The 2018–19 FIA World Endurance Championship was the seventh season of the FIA World Endurance Championship, an auto racing series co-organised by the Fédération Internationale de l'Automobile (FIA) and the Automobile Club de l'Ouest (ACO). The series is open to Le Mans Prototypes and grand tourer-style racing cars divided into four categories. The season marked the first move to a winter schedule for the championship, with the season starting at the Circuit de Spa-Francorchamps in May 2018 and concluding at the 24 Hours of Le Mans in June 2019.  World championship titles were awarded for LMP drivers, GTE drivers, LMP1 teams and GTE manufacturers.

Schedule
The series announced a provisional schedule on 1 September 2017 that shifted the season calendar from a spring to autumn layout with the 24 Hours of Le Mans marque event held in the middle of the championship, to one running from the May 2018 and to June 2019, including two runnings of Le Mans. This "super season" of eight races spans across more than a year instead of the usual eight months. This shift in calendar length allows the following 2019–20 season to return to a shorter length by starting in the autumn and concluding at Le Mans in the summer.

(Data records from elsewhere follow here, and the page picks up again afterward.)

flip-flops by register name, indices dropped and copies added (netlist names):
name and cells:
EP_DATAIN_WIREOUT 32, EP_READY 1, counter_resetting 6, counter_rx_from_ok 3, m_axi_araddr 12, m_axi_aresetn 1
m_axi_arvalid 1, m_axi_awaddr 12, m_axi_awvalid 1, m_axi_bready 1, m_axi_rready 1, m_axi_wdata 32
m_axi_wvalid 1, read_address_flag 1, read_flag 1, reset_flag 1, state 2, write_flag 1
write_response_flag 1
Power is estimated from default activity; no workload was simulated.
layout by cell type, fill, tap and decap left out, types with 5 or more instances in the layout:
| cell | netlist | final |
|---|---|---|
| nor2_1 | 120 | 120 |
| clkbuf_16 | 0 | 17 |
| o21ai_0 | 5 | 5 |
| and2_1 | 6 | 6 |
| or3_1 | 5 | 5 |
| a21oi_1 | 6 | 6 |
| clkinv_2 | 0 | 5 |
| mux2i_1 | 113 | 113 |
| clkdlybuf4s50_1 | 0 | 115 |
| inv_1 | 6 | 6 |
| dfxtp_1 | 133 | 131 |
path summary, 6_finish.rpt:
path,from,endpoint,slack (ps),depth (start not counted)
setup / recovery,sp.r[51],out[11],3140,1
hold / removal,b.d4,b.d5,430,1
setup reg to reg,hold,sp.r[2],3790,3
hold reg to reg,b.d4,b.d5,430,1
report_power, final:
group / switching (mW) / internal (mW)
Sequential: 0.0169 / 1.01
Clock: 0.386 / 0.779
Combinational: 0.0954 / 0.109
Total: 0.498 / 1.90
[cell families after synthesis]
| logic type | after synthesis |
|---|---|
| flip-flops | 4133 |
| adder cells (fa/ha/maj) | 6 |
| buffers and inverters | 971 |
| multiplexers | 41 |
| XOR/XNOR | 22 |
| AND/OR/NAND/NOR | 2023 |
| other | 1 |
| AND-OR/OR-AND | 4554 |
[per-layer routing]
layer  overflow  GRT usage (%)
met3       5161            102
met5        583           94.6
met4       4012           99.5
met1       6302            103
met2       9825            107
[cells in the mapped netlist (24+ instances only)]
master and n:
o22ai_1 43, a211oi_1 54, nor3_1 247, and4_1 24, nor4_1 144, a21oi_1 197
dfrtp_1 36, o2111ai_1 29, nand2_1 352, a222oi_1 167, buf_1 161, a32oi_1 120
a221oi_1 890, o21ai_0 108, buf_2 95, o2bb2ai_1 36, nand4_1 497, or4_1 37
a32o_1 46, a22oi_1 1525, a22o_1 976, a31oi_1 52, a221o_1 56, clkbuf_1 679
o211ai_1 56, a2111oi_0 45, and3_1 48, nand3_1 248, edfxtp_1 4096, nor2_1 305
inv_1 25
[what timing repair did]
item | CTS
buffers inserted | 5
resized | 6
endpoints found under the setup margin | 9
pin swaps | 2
### ./design.v
module biriscv_npc
#(
    parameter SUPPORT_BRANCH_PREDICTION = 1 ,
    parameter NUM_BTB_ENTRIES  = 32         ,
    parameter NUM_BTB_ENTRIES_W = 5         ,
    parameter NUM_BHT_ENTRIES  = 512        ,
    parameter NUM_BHT_ENTRIES_W = 9         ,
    parameter RAS_ENABLE       = 1          ,
    parameter GSHARE_ENABLE    = 0          ,
    parameter BHT_ENABLE       = 1          ,
    parameter NUM_RAS_ENTRIES  = 8          ,
    parameter NUM_RAS_ENTRIES_W = 3         
)
(
    input           clk                   ,
    input           rst_n                 ,
    input           invalidate_i          ,
    input           branch_request_i      ,
    input           branch_is_taken_i     ,
    input           branch_is_not_taken_i ,
    input  [ 31:0]  branch_source_i       ,
    input           branch_is_call_i      ,
    input           branch_is_ret_i       ,
    input           branch_is_jmp_i       ,
    input  [ 31:0]  branch_pc_i           ,
    input  [ 31:0]  pc_f_i                ,
    input           pc_accept_i           ,
    output [ 31:0]  next_pc_f_o     ,
    output [  1:0]  next_taken_f_o  
);
    localparam RAS_INVALID = 32'h00000001;
    generate
        if (SUPPORT_BRANCH_PREDICTION)
        begin: BRANCH_PREDICTION
            wire        pred_taken_w;
            wire        pred_ntaken_w;
            wire        btb_valid_w;
            wire        btb_upper_w;
            wire [31:0] btb_next_pc_w;
            wire        btb_is_call_w;
            wire        btb_is_ret_w;
            reg [NUM_RAS_ENTRIES_W-1:0] ras_index_real_q;
            reg [NUM_RAS_ENTRIES_W-1:0] ras_index_real_r;
            always @(*) begin
                ras_index_real_r = ras_index_real_q;
                if (branch_request_i & branch_is_call_i)
                    ras_index_real_r = ras_index_real_q + 1;
                else if (branch_request_i & branch_is_ret_i)
                    ras_index_real_r = ras_index_real_q - 1;
            end
            always @(posedge clk or negedge rst_n) begin
                if (!rst_n)
                    ras_index_real_q <= {NUM_RAS_ENTRIES_W{1'b0}};
                else
                    ras_index_real_q <= ras_index_real_r;
            end
            reg [31:0] ras_stack_q[NUM_RAS_ENTRIES-1:0];
            reg [NUM_RAS_ENTRIES_W-1:0] ras_index_q;
            reg [NUM_RAS_ENTRIES_W-1:0] ras_index_r;
            wire [31:0] ras_pc_pred_w   = ras_stack_q[ras_index_q];
            wire        ras_call_pred_w = RAS_ENABLE & (btb_valid_w & btb_is_call_w) & ~ras_pc_pred_w[0];
            wire        ras_ret_pred_w  = RAS_ENABLE & (btb_valid_w & btb_is_ret_w) & ~ras_pc_pred_w[0];
            always @(*) begin
                ras_index_r = ras_index_q;
                if (branch_request_i & branch_is_call_i)
                    ras_index_r = ras_index_real_q + 1;
                else if (branch_request_i & branch_is_ret_i)
                    ras_index_r = ras_index_real_q - 1;
                else if (ras_call_pred_w & pc_accept_i)
                    ras_index_r = ras_index_q + 1;
                else if (ras_ret_pred_w & pc_accept_i)
                    ras_index_r = ras_index_q - 1;
            end
            integer i3;
            always @(posedge clk or negedge rst_n) begin
                if (!rst_n)
                begin
                    for (i3 = 0; i3 < NUM_RAS_ENTRIES; i3 = i3 + 1) 
                    begin
                        ras_stack_q[i3] <= RAS_INVALID;
                    end
                    ras_index_q <= {NUM_RAS_ENTRIES_W{1'b0}};
                end
                else if (branch_request_i & branch_is_call_i)
                begin
                    ras_stack_q[ras_index_r] <= branch_source_i + 32'd4;
                    ras_index_q              <= ras_index_r;
                end
                else if (ras_call_pred_w & pc_accept_i)
                begin
                    ras_stack_q[ras_index_r] <= (btb_upper_w ? (pc_f_i | 32'd4) : pc_f_i) + 32'd4;
                    ras_index_q              <= ras_index_r;
                end
                else if ((ras_ret_pred_w & pc_accept_i) || (branch_request_i & branch_is_ret_i))
                begin
                    ras_index_q              <= ras_index_r;
                end
            end
            reg [NUM_BHT_ENTRIES_W-1:0] global_history_real_q;
            always @(posedge clk or negedge rst_n) begin
                if (!rst_n)
                    global_history_real_q <= {NUM_BHT_ENTRIES_W{1'b0}};
                else if (branch_is_taken_i || branch_is_not_taken_i)
                    global_history_real_q <= {global_history_real_q[NUM_BHT_ENTRIES_W-2:0], branch_is_taken_i};
            end
            reg [NUM_BHT_ENTRIES_W-1:0] global_history_q;
            always @(posedge clk or negedge rst_n) begin
                if (!rst_n)
                    global_history_q <= {NUM_BHT_ENTRIES_W{1'b0}};
                else if (branch_request_i)
                    global_history_q <= {global_history_real_q[NUM_BHT_ENTRIES_W-2:0], branch_is_taken_i};
                else if (pred_taken_w || pred_ntaken_w)
                    global_history_q <= {global_history_q[NUM_BHT_ENTRIES_W-2:0], pred_taken_w};
            end
            wire [NUM_BHT_ENTRIES_W-1:0] gshare_wr_entry_w = (branch_request_i ? global_history_real_q : global_history_q) ^ branch_source_i[2+NUM_BHT_ENTRIES_W-1:2];
            wire [NUM_BHT_ENTRIES_W-1:0] gshare_rd_entry_w = global_history_q ^ {pc_f_i[3+NUM_BHT_ENTRIES_W-2:3],btb_upper_w};
            reg [1:0]                    bht_sat_q[NUM_BHT_ENTRIES-1:0];
            wire [NUM_BHT_ENTRIES_W-1:0] bht_wr_entry_w = GSHARE_ENABLE ? gshare_wr_entry_w : branch_source_i[2+NUM_BHT_ENTRIES_W-1:2];
            wire [NUM_BHT_ENTRIES_W-1:0] bht_rd_entry_w = GSHARE_ENABLE ? gshare_rd_entry_w : {pc_f_i[3+NUM_BHT_ENTRIES_W-2:3],btb_upper_w};
            integer i4;
            always @(posedge clk or negedge rst_n) begin
                if (!rst_n)
                begin
                    for (i4 = 0; i4 < NUM_BHT_ENTRIES; i4 = i4 + 1)
                    begin
                        bht_sat_q[i4] = 2'd3;   
                    end
                end
                else if (branch_is_taken_i && bht_sat_q[bht_wr_entry_w] < 2'd3)
                    bht_sat_q[bht_wr_entry_w] <= bht_sat_q[bht_wr_entry_w] + 2'd1;
                else if (branch_is_not_taken_i && bht_sat_q[bht_wr_entry_w] > 2'd0)
                    bht_sat_q[bht_wr_entry_w] <= bht_sat_q[bht_wr_entry_w] - 2'd1;
            end
            wire bht_predict_taken_w = BHT_ENABLE && (bht_sat_q[bht_rd_entry_w] >= 2'd2);
            reg [31:0]  btb_pc_q[NUM_BTB_ENTRIES-1:0];
            reg [31:0]  btb_target_q[NUM_BTB_ENTRIES-1:0];
            reg         btb_is_call_q[NUM_BTB_ENTRIES-1:0];
            reg         btb_is_ret_q[NUM_BTB_ENTRIES-1:0];
            reg         btb_is_jmp_q[NUM_BTB_ENTRIES-1:0];
            reg         btb_valid_r;
            reg         btb_upper_r;
            reg         btb_is_call_r;
            reg         btb_is_ret_r;
            reg [31:0]  btb_next_pc_r;
            reg         btb_is_jmp_r;
            reg [NUM_BTB_ENTRIES_W-1:0] btb_entry_r;
            integer i0;
            always @(*) begin
                btb_valid_r   = 1'b0;
                btb_upper_r   = 1'b0;
                btb_is_call_r = 1'b0;
                btb_is_ret_r  = 1'b0;
                btb_is_jmp_r  = 1'b0;
                btb_next_pc_r = {pc_f_i[31:3],3'b0} + 32'd8;
                btb_entry_r   = {NUM_BTB_ENTRIES_W{1'b0}};
                for (i0 = 0; i0 < NUM_BTB_ENTRIES; i0 = i0 + 1)
                begin
                    if (btb_pc_q[i0] == pc_f_i)
                    begin
                        btb_valid_r   = 1'b1;
                        btb_upper_r   = pc_f_i[2];
                        btb_is_call_r = btb_is_call_q[i0];
                        btb_is_ret_r  = btb_is_ret_q[i0];
                        btb_is_jmp_r  = btb_is_jmp_q[i0];
                        btb_next_pc_r = btb_target_q[i0];
                        btb_entry_r   = i0;
                    end
                end
                if (~btb_valid_r && ~pc_f_i[2])
                    for (i0 = 0; i0 < NUM_BTB_ENTRIES; i0 = i0 + 1)
                    begin
                        if (btb_pc_q[i0] == (pc_f_i | 32'd4))
                        begin
                            btb_valid_r   = 1'b1;
                            btb_upper_r   = 1'b1;
                            btb_is_call_r = btb_is_call_q[i0];
                            btb_is_ret_r  = btb_is_ret_q[i0];
                            btb_is_jmp_r  = btb_is_jmp_q[i0];
                            btb_next_pc_r = btb_target_q[i0];
                            btb_entry_r   = i0;
                        end
                    end
            end
            reg [NUM_BTB_ENTRIES_W-1:0]  btb_wr_entry_r;
            wire [NUM_BTB_ENTRIES_W-1:0] btb_wr_alloc_w;
            reg btb_hit_r;
            reg btb_miss_r;
            integer i1;
            always @(*) begin
                btb_wr_entry_r = {NUM_BTB_ENTRIES_W{1'b0}};
                btb_hit_r      = 1'b0;
                btb_miss_r     = 1'b0;
                if (branch_request_i)
                begin
                    for (i1 = 0; i1 < NUM_BTB_ENTRIES; i1 = i1 + 1)
                    begin
                        if (btb_pc_q[i1] == branch_source_i)
                        begin
                            btb_hit_r      = 1'b1;
                            btb_wr_entry_r = i1;
                        end
                    end
                    btb_miss_r = ~btb_hit_r;
                end
            end
            integer i2;
            always @(posedge clk or negedge rst_n) begin
                if (!rst_n)
                begin
                    for (i2 = 0; i2 < NUM_BTB_ENTRIES; i2 = i2 + 1)
                    begin
                        btb_pc_q[i2]     <= 32'b0;
                        btb_target_q[i2] <= 32'b0;
                        btb_is_call_q[i2]<= 1'b0;
                        btb_is_ret_q[i2] <= 1'b0;
                        btb_is_jmp_q[i2] <= 1'b0;
                    end
                end
                else if (btb_hit_r)
                begin
                    btb_pc_q[btb_wr_entry_r]     <= branch_source_i;
                    if (branch_is_taken_i)
                        btb_target_q[btb_wr_entry_r] <= branch_pc_i;
                    btb_is_call_q[btb_wr_entry_r]<= branch_is_call_i;
                    btb_is_ret_q[btb_wr_entry_r] <= branch_is_ret_i;
                    btb_is_jmp_q[btb_wr_entry_r] <= branch_is_jmp_i;
                end
                else if (btb_miss_r)
                begin
                    btb_pc_q[btb_wr_alloc_w]     <= branch_source_i;
                    btb_target_q[btb_wr_alloc_w] <= branch_pc_i;
                    btb_is_call_q[btb_wr_alloc_w]<= branch_is_call_i;
                    btb_is_ret_q[btb_wr_alloc_w] <= branch_is_ret_i;
                    btb_is_jmp_q[btb_wr_alloc_w] <= branch_is_jmp_i;
                end
            end
            biriscv_npc_lfsr
            #(
               .DEPTH     (NUM_BTB_ENTRIES)   ,
               .ADDR_W    (NUM_BTB_ENTRIES_W) 
            )
            u_lru
            (
                .clk              (clk)           ,
                .rst_n            (rst_n)         ,
                .hit_i            (btb_valid_r)   ,
                .hit_entry_i      (btb_entry_r)   ,
                .alloc_i          (btb_miss_r)    ,
                .alloc_entry_o    (btb_wr_alloc_w)
            );
            assign btb_valid_w   = btb_valid_r;
            assign btb_upper_w   = btb_upper_r;
            assign btb_is_call_w = btb_is_call_r;
            assign btb_is_ret_w  = btb_is_ret_r;
            assign next_pc_f_o   = ras_ret_pred_w      ? ras_pc_pred_w : 
                                   (bht_predict_taken_w | btb_is_jmp_r) ? btb_next_pc_r :
                                   {pc_f_i[31:3],3'b0} + 32'd8;
            assign next_taken_f_o = (btb_valid_w & (ras_ret_pred_w | bht_predict_taken_w | btb_is_jmp_r)) ? 
                                    pc_f_i[2] ? {btb_upper_r, 1'b0} :
                                    {btb_upper_r, ~btb_upper_r} : 2'b0;
            assign pred_taken_w   = btb_valid_w & (ras_ret_pred_w | bht_predict_taken_w | btb_is_jmp_r) & pc_accept_i;
            assign pred_ntaken_w  = btb_valid_w & ~pred_taken_w & pc_accept_i;
        end
        else
        begin: NO_BRANCH_PREDICTION
            assign next_pc_f_o    = {pc_f_i[31:3],3'b0} + 32'd8;
            assign next_taken_f_o = 2'b0;
        end
    endgenerate
endmodule
## ./design.v

```verilog
`timescale 1ns/1ps
module lut_arctan(
    input  wire [4:0] idx,        
    output reg  [31:0] atan_val
);
    always @(*) begin
        case(idx)
            5'd0:  atan_val = 32'h3243F6A9;  
            5'd1:  atan_val = 32'h1DAC6705;  
            5'd2:  atan_val = 32'h0FADBAFC;  
            5'd3:  atan_val = 32'h07F56EA6;
            5'd4:  atan_val = 32'h03FEAB76;
            5'd5:  atan_val = 32'h01FFD55B;
            5'd6:  atan_val = 32'h00FFFABA;
            5'd7:  atan_val = 32'h007FFFD5;
            5'd8:  atan_val = 32'h003FFFFF;
            5'd9:  atan_val = 32'h001FFFFF;
            5'd10: atan_val = 32'h000FFFFF;
            5'd11: atan_val = 32'h0007FFFF;
            5'd12: atan_val = 32'h0003FFFF;
            5'd13: atan_val = 32'h0001FFFF;
            5'd14: atan_val = 32'h0000FFFF;
            5'd15: atan_val = 32'h00007FFF;
            default: atan_val = 32'h0;
        endcase
    end
endmodule
module cordic_cos #(
    parameter WIDTH = 32,
    parameter ITER  = 16        
)(
    input  wire                 clk,
    input  wire                 rst,
    input  wire [WIDTH-1:0]     angle_in,   
    output reg  [WIDTH-1:0]     cos_out,    
    output reg  [WIDTH-1:0]     sin_out     
);
    localparam [WIDTH-1:0] K = 32'h4DBA76D0;
    reg [WIDTH-1:0] x, y, z;
    reg [4:0] i;
    reg busy;
    wire [WIDTH-1:0] atan_val;
    lut_arctan arctan_lookup(.idx(i[4:0]), .atan_val(atan_val));
    always @(posedge clk or posedge rst) begin
        if (rst) begin
            x       <= 0;
            y       <= 0;
            z       <= 0;
            i       <= 0;
            busy    <= 0;
            cos_out <= 0;
            sin_out <= 0;
        end else begin
            if (!busy) begin
                x    <= K;
                y    <= 0;
                z    <= angle_in;
                i    <= 0;
                busy <= 1;
            end else if (i < ITER) begin
                if (z[WIDTH-1] == 0) begin  
                    x <= x - (y >>> i);
                    y <= y + (x >>> i);
                    z <= z - atan_val;
                end else begin
                    x <= x + (y >>> i);
                    y <= y - (x >>> i);
                    z <= z + atan_val;
                end
                i <= i + 1;
            end else begin
                cos_out <= x;
                sin_out <= y;
                busy <= 0;
            end
        end
    end
endmodule
```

The schedule does not include the Circuit of the Americas, Bahrain, Mexico City, or the Nürburgring which were all part of the 2017 championship. In addition to Le Mans being included in both 2018 and 2019, the 6 Hours of Spa-Francorchamps is also  run twice. Sebring International Raceway returns to the series for the first time since the inaugural season in 2012, although the WEC does not participate in the WeatherTech SportsCar Championship's 12 Hours of Sebring. The WeatherTech series  runs their race the day after WEC's 8-hour, 1,000-mile event.

The schedule was revised two weeks later with the announcement of the eighth round of the championship, returning to Silverstone Circuit in the United Kingdom. The unannounced event was originally planned for February 2019, with negotiations taking place over a return to Mexico City. With the Mexico City deal failing to materialize, the event at Silverstone was moved to August 2018 to bridge the gap between Le Mans and the Asian rounds of the series starting in October. Further, the Fuji and Shanghai rounds had their dates changed, however Fuji was later returned to its originally scheduled date.

Teams and drivers

LMP1

LMP2
In accordance with the Le Mans Prototype LMP2 regulations for 2017, all cars use the Gibson GK428 4.2 L V8 engine.

LMGTE Pro

LMGTE Am

Results and standings

Race results
The highest finishing competitor entered in the World Endurance Championship is listed below. Invitational entries may have finished ahead of WEC competitors in individual races.

Drivers' championships
Four titles are offered to drivers, two with world championship status. The LMP World Endurance Drivers' Championship is reserved for LMP1 and LMP2 drivers while the GTE World Endurance Drivers' Championship is available for drivers in the LMGTE categories. FIA Endurance Trophies are awarded in LMP2 and in LMGTE Am.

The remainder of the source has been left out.